- **ACTION ITEM**
Only one stretch of the data below is wanted: the lines from the one with "mem | 128 |" through the one with "u_stack.sp | 4 |", repeated exactly.
(Beginning of DATA FOR THIS EXERCISE)
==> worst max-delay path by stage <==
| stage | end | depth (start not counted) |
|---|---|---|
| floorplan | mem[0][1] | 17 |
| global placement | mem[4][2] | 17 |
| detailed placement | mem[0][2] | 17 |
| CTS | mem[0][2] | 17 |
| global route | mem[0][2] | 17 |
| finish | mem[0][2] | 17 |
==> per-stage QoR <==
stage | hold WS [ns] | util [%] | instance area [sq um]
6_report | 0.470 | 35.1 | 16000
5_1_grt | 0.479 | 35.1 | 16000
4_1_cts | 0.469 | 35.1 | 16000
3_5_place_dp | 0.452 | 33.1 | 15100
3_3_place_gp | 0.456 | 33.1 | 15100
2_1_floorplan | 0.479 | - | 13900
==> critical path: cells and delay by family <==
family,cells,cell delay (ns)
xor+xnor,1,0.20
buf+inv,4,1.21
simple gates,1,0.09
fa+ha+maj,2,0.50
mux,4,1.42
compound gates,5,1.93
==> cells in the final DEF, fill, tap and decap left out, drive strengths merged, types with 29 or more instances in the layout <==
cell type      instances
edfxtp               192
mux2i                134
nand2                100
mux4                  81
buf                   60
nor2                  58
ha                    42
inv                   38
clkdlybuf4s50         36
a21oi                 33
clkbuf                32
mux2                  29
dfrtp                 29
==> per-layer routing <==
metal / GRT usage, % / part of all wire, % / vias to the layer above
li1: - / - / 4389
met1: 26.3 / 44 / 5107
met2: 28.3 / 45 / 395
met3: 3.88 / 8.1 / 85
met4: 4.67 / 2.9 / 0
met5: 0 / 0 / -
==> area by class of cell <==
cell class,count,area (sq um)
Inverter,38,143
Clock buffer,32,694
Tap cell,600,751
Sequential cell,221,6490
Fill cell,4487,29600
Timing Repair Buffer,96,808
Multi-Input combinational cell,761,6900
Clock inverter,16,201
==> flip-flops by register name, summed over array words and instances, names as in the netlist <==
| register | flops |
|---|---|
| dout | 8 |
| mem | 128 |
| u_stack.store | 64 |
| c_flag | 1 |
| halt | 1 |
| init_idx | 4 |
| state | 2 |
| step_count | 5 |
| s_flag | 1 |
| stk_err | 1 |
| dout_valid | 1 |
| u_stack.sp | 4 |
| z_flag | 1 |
**config.mk**
```make
export PLATFORM = sky130hd
export DESIGN_NAME = msg_transmitter_flat
export DESIGN_NICKNAME = d
export VERILOG_FILES = /design/src/rtl/msg_transmitter_pkg.sv /design/src/rtl/msg_transmitter_if.sv /design/src/rtl/msg_transmitter.sv /design/src/flat_wrapper.sv
export SDC_FILE = /design/constraint.sdc
export NUM_CORES = 1
export LEC_CHECK = 0
export CAP_MARGIN = 0
export CORE_UTILIZATION = 51
export DETAILED_ROUTE_END_ITERATION = 6
export PLACE_DENSITY = 0.8
export REMOVE_ABC_BUFFERS = 1
export SLEW_MARGIN = 30
export SYNTH_ARGS = -nofsm -noshare
export SYNTH_HDL_FRONTEND = slang
export SYNTH_SLANG_ARGS = --single-unit
export TNS_END_PERCENT = 50
```
**constraint.sdc**
```tcl
create_clock -name clk -period 3.2 [get_ports clk]
set_input_delay 0.32 -clock clk [delete_from_list [all_inputs] [get_ports clk]]
set_output_delay 0.32 -clock clk [all_outputs]
set_load 0.01 [all_outputs]
```
**config.mk**
```make
export PLATFORM = sky130hd
export DESIGN_NAME = nec_ir_decoder
export DESIGN_NICKNAME = d
export VERILOG_FILES = /design/src/rtl/nec_ir_decoder_pkg.sv /design/src/rtl/nec_ir_decoder_clkdiv.sv /design/src/rtl/nec_ir_decoder.sv
export SDC_FILE = /design/constraint.sdc
export NUM_CORES = 1
export LEC_CHECK = 0
export CORE_UTILIZATION = 63
export DETAILED_ROUTE_END_ITERATION = 12
export DONT_BUFFER_PORTS = 1
export PLACE_DENSITY = 0.76
export SYNTH_ARGS = -nofsm -noshare
export SYNTH_HDL_FRONTEND = slang
export SYNTH_SLANG_ARGS = --single-unit
```
**constraint.sdc**
```tcl
create_clock -name clkIN -period 3.06 [get_ports clkIN]
set_input_delay 0.612 -clock clkIN [delete_from_list [all_inputs] [get_ports clkIN]]
set_output_delay 0.612 -clock clkIN [all_outputs]
set_load 0.01 [all_outputs]
```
(End of DATA FOR THIS EXERCISE)
- **ANSWER SECTION**
| mem | 128 |
| u_stack.store | 64 |
| c_flag | 1 |
| halt | 1 |
| init_idx | 4 |
| state | 2 |
| step_count | 5 |
| s_flag | 1 |
| stk_err | 1 |
| dout_valid | 1 |
| u_stack.sp | 4 |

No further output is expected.